# [Aim of the exercise]
Set down exactly the first line of the entries and every line after it, through the line with "export PLACE_DENSITY_LB_ADDON = 0.3".

(Collected data)
--------------------

### config.mk
export PLATFORM = sky130hd
export DESIGN_NAME = mcs4_bus_master
export DESIGN_NICKNAME = d
export VERILOG_FILES = /design/src/rtl/mcs4_bus_master.sv
export SDC_FILE = /design/constraint.sdc
export NUM_CORES = 1
export LEC_CHECK = 0
export CORE_ASPECT_RATIO = 0.75
export CORE_UTILIZATION = 40
export CTS_BUF_LIST = sky130_fd_sc_hd__clkbuf_8
export DETAILED_ROUTE_END_ITERATION = 12
export PLACE_DENSITY_LB_ADDON = 0.3
export SYNTH_ARGS = -nofsm -noshare
export SYNTH_HDL_FRONTEND = slang
export SYNTH_SLANG_ARGS = --single-unit
### constraint.sdc
create_clock -name sysclk -period 7.9 [get_ports sysclk]
set_clock_uncertainty 0.2 [all_clocks]
set_input_delay 2.37 -clock sysclk [delete_from_list [all_inputs] [get_ports sysclk]]
set_output_delay 2.37 -clock sysclk [all_outputs]
set_load 0.005 [all_outputs]
### src/rtl/mcs4_bus_master.sv
// mcs4_bus_master
//   CPU-side initiator of the MCS-4 4-bit multiplexed bus. Generates the
//   non-overlapping clk1/clk2 phases, sync and cmrom, and runs back-to-back
//   8-subcycle instruction cycles (A1 A2 A3 M1 M2 X1 X2 X3). Each cycle is
//   either idle or carries one host request (FETCH, or SRC/WRR/RDR I/O).
//
//   Every subcycle is split into four quarters Q0..Q3 of PHASE_TICKS sysclk
//   each: clk1 is high in Q0, clk2 is high in Q2. Responder data is sampled
//   on the last sysclk of Q2. A request is taken on the last sysclk of X3 Q3
//   and acknowledged on the last sysclk of the following cycle's X3 Q1.
//
// Ports
//   sysclk     in   system clock, all logic on posedge
//   poc_n      in   asynchronous active-low reset
//   clk1_pad   out  MCS-4 phase-1 clock
//   clk2_pad   out  MCS-4 phase-2 clock
//   sync_pad   out  high for the whole X3 subcycle
//   cmrom_pad  out  ROM/IO chip-select strobe
//   data_in    in   bus value driven by responders
//   data_out   out  bus value driven by this master (0 when not driving)
//   data_dir   out  1 = master drives the bus
//   req        in   host request; op/addr/wdata held stable while high
//   op         in   0=FETCH 1=SRC 2=WRR 3=RDR
//   addr       in   instruction address, [11:8] selects the ROM chip
//   wdata      in   SRC pair {hi,lo}; WRR uses [3:0]
//   ack        out  one-sysclk completion pulse
//   rdata      out  fetched opcode; for RDR the low nibble is the I/O value
//
// Configuration
//   MCS4_BUS_MASTER_IO_EN  defined: SRC/WRR/RDR cycles are generated.
//                          undefined: op is ignored, every request is a FETCH.

module mcs4_bus_master #(
    parameter int PHASE_TICKS = 4
) (
    input  logic        sysclk,
    input  logic        poc_n,
    output logic        clk1_pad,
    output logic        clk2_pad,
    output logic        sync_pad,
    output logic        cmrom_pad,
    input  logic [3:0]  data_in,
    output logic [3:0]  data_out,
    output logic        data_dir,
    input  logic        req,
    input  logic [1:0]  op,
    input  logic [11:0] addr,
    input  logic [7:0]  wdata,
    output logic        ack,
    output logic [7:0]  rdata
);

    localparam int TW = (PHASE_TICKS > 1) ? $clog2(PHASE_TICKS) : 1;
    localparam logic [TW-1:0] TICK_LAST = TW'(PHASE_TICKS - 1);

`ifdef MCS4_BUS_MASTER_IO_EN
    localparam logic IO_EN = 1'b1;
`else
    localparam logic IO_EN = 1'b0;
`endif

    typedef enum logic [2:0] {
        SC_A1 = 3'd0,
        SC_A2 = 3'd1,
        SC_A3 = 3'd2,
        SC_M1 = 3'd3,
        SC_M2 = 3'd4,
        SC_X1 = 3'd5,
        SC_X2 = 3'd6,
        SC_X3 = 3'd7
    } subcycle_t;

    typedef enum logic [1:0] {
        OP_FETCH = 2'd0,
        OP_SRC   = 2'd1,
        OP_WRR   = 2'd2,
        OP_RDR   = 2'd3
    } op_t;

    logic [TW-1:0] tick_r,    tick_nxt_s;
    logic [1:0]    quarter_r, quarter_nxt_s;
    subcycle_t     sc_r,      sc_nxt_s;
    logic          active_r,  active_nxt_s;
    op_t           op_r,      op_nxt_s;
    logic [11:0]   addr_r,    addr_nxt_s;
    logic [7:0]    wdata_r,   wdata_nxt_s;

    logic          tick_last_s;
    logic          sample_s;
    logic          accept_s;
    logic          ack_edge_s;
    op_t           req_op_s;

    logic          dir_nxt_s;
    logic [3:0]    out_nxt_s;
    logic          cm_nxt_s;

    // Without I/O support every request is downgraded to a plain fetch.
    assign req_op_s = IO_EN ? op_t'(op) : OP_FETCH;

    // Next position of the tick/quarter/subcycle counters and request capture.
    always_comb begin
        tick_last_s   = (tick_r == TICK_LAST);
        sample_s      = tick_last_s && (quarter_r == 2'd2);
        accept_s      = tick_last_s && (quarter_r == 2'd3) && (sc_r == SC_X3);
        ack_edge_s    = tick_last_s && (quarter_r == 2'd1) && (sc_r == SC_X3);
        tick_nxt_s    = tick_r;
        quarter_nxt_s = quarter_r;
        sc_nxt_s      = sc_r;
        active_nxt_s  = active_r;
        op_nxt_s      = op_r;
        addr_nxt_s    = addr_r;
        wdata_nxt_s   = wdata_r;

        if (tick_last_s) begin
            tick_nxt_s    = {TW{1'b0}};
            quarter_nxt_s = quarter_r + 2'd1;
            if (quarter_r == 2'd3) begin
                // X3 + 1 wraps to A1 in the 3-bit encoding.
                sc_nxt_s = subcycle_t'(sc_r + 3'd1);
            end else begin
                sc_nxt_s = sc_r;
            end
        end else begin
            tick_nxt_s = tick_r + TW'(1);
        end

        if (accept_s) begin
            active_nxt_s = req;
            if (req) begin
                op_nxt_s    = req_op_s;
                addr_nxt_s  = addr;
                wdata_nxt_s = wdata;
            end else begin
                op_nxt_s    = op_r;
                addr_nxt_s  = addr_r;
                wdata_nxt_s = wdata_r;
            end
        end else begin
            active_nxt_s = active_r;
        end
    end

    // Bus drive and chip-select for the position the counters move into,
    // so the registered pads line up with the counters.
    always_comb begin
        dir_nxt_s = 1'b0;
        out_nxt_s = 4'd0;
        cm_nxt_s  = 1'b0;
        if (active_nxt_s) begin
            case (sc_nxt_s)
                SC_A1: begin
                    dir_nxt_s = 1'b1;
                    out_nxt_s = addr_nxt_s[3:0];
                end
                SC_A2: begin
                    dir_nxt_s = 1'b1;
                    out_nxt_s = addr_nxt_s[7:4];
                end
                SC_A3: begin
                    dir_nxt_s = 1'b1;
                    out_nxt_s = addr_nxt_s[11:8];
                    cm_nxt_s  = 1'b1;
                end
                SC_M2: begin
                    // WRR/RDR: responders decode the opcode under cmrom.
                    cm_nxt_s = (op_nxt_s == OP_WRR) || (op_nxt_s == OP_RDR);
                end
                SC_X2: begin
                    if (op_nxt_s == OP_SRC) begin
                        dir_nxt_s = 1'b1;
                        out_nxt_s = wdata_nxt_s[7:4];
                        cm_nxt_s  = 1'b1;
                    end else if (op_nxt_s == OP_WRR) begin
                        dir_nxt_s = 1'b1;
                        out_nxt_s = wdata_nxt_s[3:0];
                    end else begin
                        dir_nxt_s = 1'b0;
                        out_nxt_s = 4'd0;
                    end
                end
                SC_X3: begin
                    if (op_nxt_s == OP_SRC) begin
                        dir_nxt_s = 1'b1;
                        out_nxt_s = wdata_nxt_s[3:0];
                    end else begin
                        dir_nxt_s = 1'b0;
                        out_nxt_s = 4'd0;
                    end
                end
                default: begin
                    dir_nxt_s = 1'b0;
                    out_nxt_s = 4'd0;
                    cm_nxt_s  = 1'b0;
                end
            endcase
        end else begin
            dir_nxt_s = 1'b0;
            out_nxt_s = 4'd0;
            cm_nxt_s  = 1'b0;
        end
    end

    // Counter and request state; reset parks at X3 Q0 so responders see sync first.
    always_ff @(posedge sysclk or negedge poc_n) begin
        if (!poc_n) begin
            tick_r    <= {TW{1'b0}};
            quarter_r <= 2'd0;
            sc_r      <= SC_X3;
            active_r  <= 1'b0;
            op_r      <= OP_FETCH;
            addr_r    <= 12'd0;
            wdata_r   <= 8'd0;
        end else begin
            tick_r    <= tick_nxt_s;
            quarter_r <= quarter_nxt_s;
            sc_r      <= sc_nxt_s;
            active_r  <= active_nxt_s;
            op_r      <= op_nxt_s;
            addr_r    <= addr_nxt_s;
            wdata_r   <= wdata_nxt_s;
        end
    end

    // Registered pads, ack pulse and read-data capture at the clk2 sample point.
    always_ff @(posedge sysclk or negedge poc_n) begin
        if (!poc_n) begin
            clk1_pad  <= 1'b0;
            clk2_pad  <= 1'b0;
            sync_pad  <= 1'b0;
            cmrom_pad <= 1'b0;
            data_dir  <= 1'b0;
            data_out  <= 4'd0;
            ack       <= 1'b0;
            rdata     <= 8'd0;
        end else begin
            clk1_pad  <= (quarter_nxt_s == 2'd0);
            clk2_pad  <= (quarter_nxt_s == 2'd2);
            sync_pad  <= (sc_nxt_s == SC_X3);
            cmrom_pad <= cm_nxt_s;
            data_dir  <= dir_nxt_s;
            data_out  <= out_nxt_s;
            ack       <= ack_edge_s && active_r;
            if (sample_s && active_r) begin
                case (sc_r)
                    SC_M1:   rdata[7:4] <= data_in;
                    SC_M2:   rdata[3:0] <= data_in;
                    SC_X2:   rdata[3:0] <= (op_r == OP_RDR) ? data_in : rdata[3:0];
                    default: rdata      <= rdata;
                endcase
            end else begin
                rdata <= rdata;
            end
        end
    end

endmodule
==> results.py <==
metrics = {
    "layout": {
        "fillers": 513,
        "area_growth_pct": 25.4,
        "final_core_util_pct": 52.7,
        "num_antenna_cells": 0,
        "fin_cells": 334,
        "drive_above_1_share_pct": 9.65,
        "num-nets-final": 300,
    },
    "synthesis": {
        "synth_top_cell_area_share_pct": 49.5,
        "yosys.area_share.simple_pct": 15.6,
        "seq_area_frac_synth_pct": 53.0,
        "synth_warnings": 0,
        "async_reset_ff_share_pct": 100,
        "yosys-top-cells-area": "dfrtp_1 50%, ha_1 7.2%, nand2_1 6.8%, mux2_2 5.0%, dfstp_2 3.5%",
        "syn-num-nets": 255,
        "synth_xor_area_share_pct": 1.10,
        "synth_top_area_cell": "dfrtp_1",
        "synth_cells": 213,
        "synth_adder_area_share_pct": 7.15,
        "synth_ff_type": "dfrtp_1",
        "syn-cell-area_mm2": 0.00227,
        "synth_top_family_by_area": "simple AND/OR/NAND/NOR gates",
        "syn_avg_cell_area_um2": 10.7,
        "synth_seq_cells": 48,
        "muxShareOfSynthArea_pct": 8.69,
        "synth-edff-count": 0,
        "synth.distinct_cells": 39,
        "synth_compound_area_share_pct": 10.0,
    },
    "clock_network": {
        "path_clk_slew_ns": 0.08,
        "root_buffer": "clkbuf_8",
        "cts_buffers": 5,
        "clkLatencyLatePin_ns": 0.30,
        "clk_path_buf_depth": 2,
        "cts_max_level": 2,
        "cts.sinks": 48,
        "post_cts.repair.setup_buffers": 0,
        "ctsHoldBuffers": 0,
        "cts_tree": "built",
        "cts_resized": 0,
    },
    "setup_path": {
        "worstPathRequired_ns": 7.92,
        "crit_type": "input pin to flop",
        "cp_slowest_stage_delay_ns": 0.51,
        "reg2reg_to": "data_out[2]$_DFF_PN0_",
        "cp_data_arrival_time_ns": 4.91,
        "critical_path.cell_chain": "clkdlybuf4s50_1 > nand4_1 > and2_1 > inv_1 > ha_1 > or4b_1 > a41oi_2",
        "cp_max_fo": 13,
        "reg2reg_slack_ns": 4.49,
        "rr_worst_depth": 8,
        "start_kind": "input pin",
        "end_kind": "flop",
        "cp_slowest_cell": "clkdlybuf4s50_1",
        "r2r_start": "sc_r[0]$_DFF_PN1_",
    },
    "sta": {
        "hold_viol_final": 0,
        "worstMarginPinSlew_ns": 1.03,
        "min_period_ns": 4.89,
        "finalCritPeriodShare_pct": 62.0,
        "max_freq_mhz": 204,
        "drv_slew": 0,
        "relSlewSlack_pct": 31.4,
        "final.setup.tns_ns": 0,
        "setup_viol": 0,
        "rsz0062_at_grt": "false",
    },
    "global_routing": {
        "grt_max_degree": 49,
        "track_usage_pct": 17.1,
        "grt_pass1_vias": 1544,
        "grt_remaining_overflow": 0,
        "antenna_found_initial": 0,
        "grt_pass1_wl_mm": 7.56,
    },
    "die": {
        "io_pins": 47,
        "fp.coreArea_mm2": 0.00541,
        "num_rows": 23,
        "dieHeight_um": 67.3,
        "start_util_pct": 42.0,
        "die-area_mm2": 0.00600,
        "die_w_um": 89.1,
    },
    "route": {
        "post_drt_wl_per_cell_um": 13.8,
        "drc": 0,
        "vias_per_cell": 4.95,
        "drt_first_pass_iters": 4,
        "antenna_left": 0,
        "drt_iter0_drc": 84,
        "drt-total-wl_mm": 4.60,
        "routed-via-count": 1653,
    },
    "power_and_ir_drop": {
        "ir_drop_uv": 84.5,
        "p_leak_nw": 1.35,
        "pwr_density_cell_mw_per_mm2": 142,
    },
    "hold_path": {
        "worst_hold_path.endpoint": "tick_r[0]$_DFF_PN0_",
        "hp-start": "tick_r[0]$_DFF_PN0_",
        "whs_path_depth": 1,
        "min_path_type": "flop to flop",
    },
    "placement": {
        "gp_congestion": 0.829,
        "hpwl_mm": 3.31,
        "portBuffers": 44,
        "dp.cells": 326,
    },
    "run_status": {
        "status": "completed",
    },
    "job": {
        "drv_cap": 0,
    },
}
==> layer usage <==
metal / GRT usage (%) / part of all wire, % / up-vias
met5: 0 / 0 / -
met4: 4.17 / 0.59 / 0
met3: 4.03 / 5.2 / 4
met2: 24.1 / 41 / 36
met1: 26.2 / 53 / 788
li1: - / - / 825
==> cell usage after synthesis (2+ instances only) <==
cell      instances
buf_4             2
nor2b_1           3
buf_2             3
o21ai_0           5
o32ai_1           3
a22oi_1           2
nand3_1           8
nand2b_1          2
mux2i_1           7
o31ai_1           2
inv_1            18
nand2_1          41
a21oi_1           9
mux2_2           10
dfrtp_1          45
nand4_1           4
nor2_1            9
dfstp_2           3
a31oi_1           2
o211ai_1          3
ha_1             13
and4b_1           2
==> worst max-delay path by stage <==
stage / startpoint / to / slack [ns] / depth (start not counted)
2_1_floorplan: req / data_out[2]$_DFF_PN0_ / 3.77 / 7
3_3_place_gp: req / data_out[2]$_DFF_PN0_ / 2.79 / 7
3_5_place_dp: req / data_out[2]$_DFF_PN0_ / 2.78 / 7
4_1_cts: req / data_out[2]$_DFF_PN0_ / 3.05 / 7
5_1_grt: req / data_out[2]$_DFF_PN0_ / 2.85 / 7
6_report: req / data_out[2]$_DFF_PN0_ / 3.01 / 7
==> power breakdown <==
| group | total (mW) | switching (mW) | internal, mW | leakage (nW) |
|---|---|---|---|---|
| registers | 0.247 | 0.000517 | 0.247 | 0.642 |
| clock network | 0.137 | 0.0773 | 0.0597 | 0.0505 |
| logic | 0.0206 | 0.00710 | 0.0135 | 0.655 |
==> layout make-up <==
cell class | count | area [um2] | share of cell area, %
Inverter | 18 | 67.6 | 2.37
Multi-Input combinational cell | 141 | 968 | 34.0
Timing Repair Buffer | 44 | 435 | 15.3
Clock buffer | 5 | 68.8 | 2.41
Sequential cell | 48 | 1200 | 42.3
Clock inverter | 3 | 12.5 | 0.439
Tap cell | 75 | 93.8 | 3.29
==> flip-flops by register name, summed over array words and instances, names as in the netlist <==
register and count:
sc_r 3, cmrom_pad 1, tick_r 2, clk2_pad 1, sync_pad 1, data_out 4
clk1_pad 1, addr_r 12, data_dir 1, active_r 1, quarter_r 2, wdata_r 8
rdata 8, op_r 2, ack 1
==> metrics by stage <==
step | total power [mW] | hold WS [ns] | setup WS (ns) | cell area (um2)
after CTS | 0.411 | 0.238 | 3.05 | 2850
after detailed placement | 0.273 | 0.226 | 2.78 | 2770
after floorplan | 0.253 | 0.203 | 3.77 | 2270
final | 0.405 | 0.235 | 3.01 | 2850
after global routing | 0.421 | 0.257 | 2.85 | 2850
after global placement | 0.273 | 0.213 | 2.79 | 2770
==> worst max-delay path, delay by kind of cell <==
family / cells / cell delay (ns)
fa+ha+maj: 1 / 0.31
buf+inv: 2 / 0.61
compound gates: 1 / 0.20
simple gates: 3 / 1.43
==> cells in the final DEF, fill, tap and decap left out, types with 2 or more instances in the layout <==
master | Yosys | routed
dfrtp_1 | 45 | 45
nand2b_1 | 2 | 2
nand4_1 | 4 | 4
nand2_1 | 41 | 41
nor2_1 | 9 | 9
a31oi_1 | 2 | 2
o211ai_1 | 3 | 3
dfstp_2 | 3 | 3
nand3_1 | 8 | 8
ha_1 | 13 | 13
o21ai_0 | 5 | 5
clkbuf_8 | 0 | 5
a21oi_1 | 9 | 9
inv_1 | 18 | 20
a22oi_1 | 2 | 2
nor2b_1 | 3 | 3
and4b_1 | 2 | 2
mux2_2 | 10 | 10
o31ai_1 | 2 | 2
o32ai_1 | 3 | 3
clkdlybuf4s50_1 | 0 | 43
mux2i_1 | 7 | 7
==> kinds of logic after synthesis <==
family          after synthesis
buf+inv                      24
flops                        48
compound gates               33
xor+xnor                      2
fa+ha+maj                    13
mux                          18
simple gates                 75
(Power assumes the default switching activity.)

--------------------

# [Result]
### config.mk
export PLATFORM = sky130hd
export DESIGN_NAME = mcs4_bus_master
export DESIGN_NICKNAME = d
export VERILOG_FILES = /design/src/rtl/mcs4_bus_master.sv
export SDC_FILE = /design/constraint.sdc
export NUM_CORES = 1
export LEC_CHECK = 0
export CORE_ASPECT_RATIO = 0.75
export CORE_UTILIZATION = 40
export CTS_BUF_LIST = sky130_fd_sc_hd__clkbuf_8
export DETAILED_ROUTE_END_ITERATION = 12
export PLACE_DENSITY_LB_ADDON = 0.3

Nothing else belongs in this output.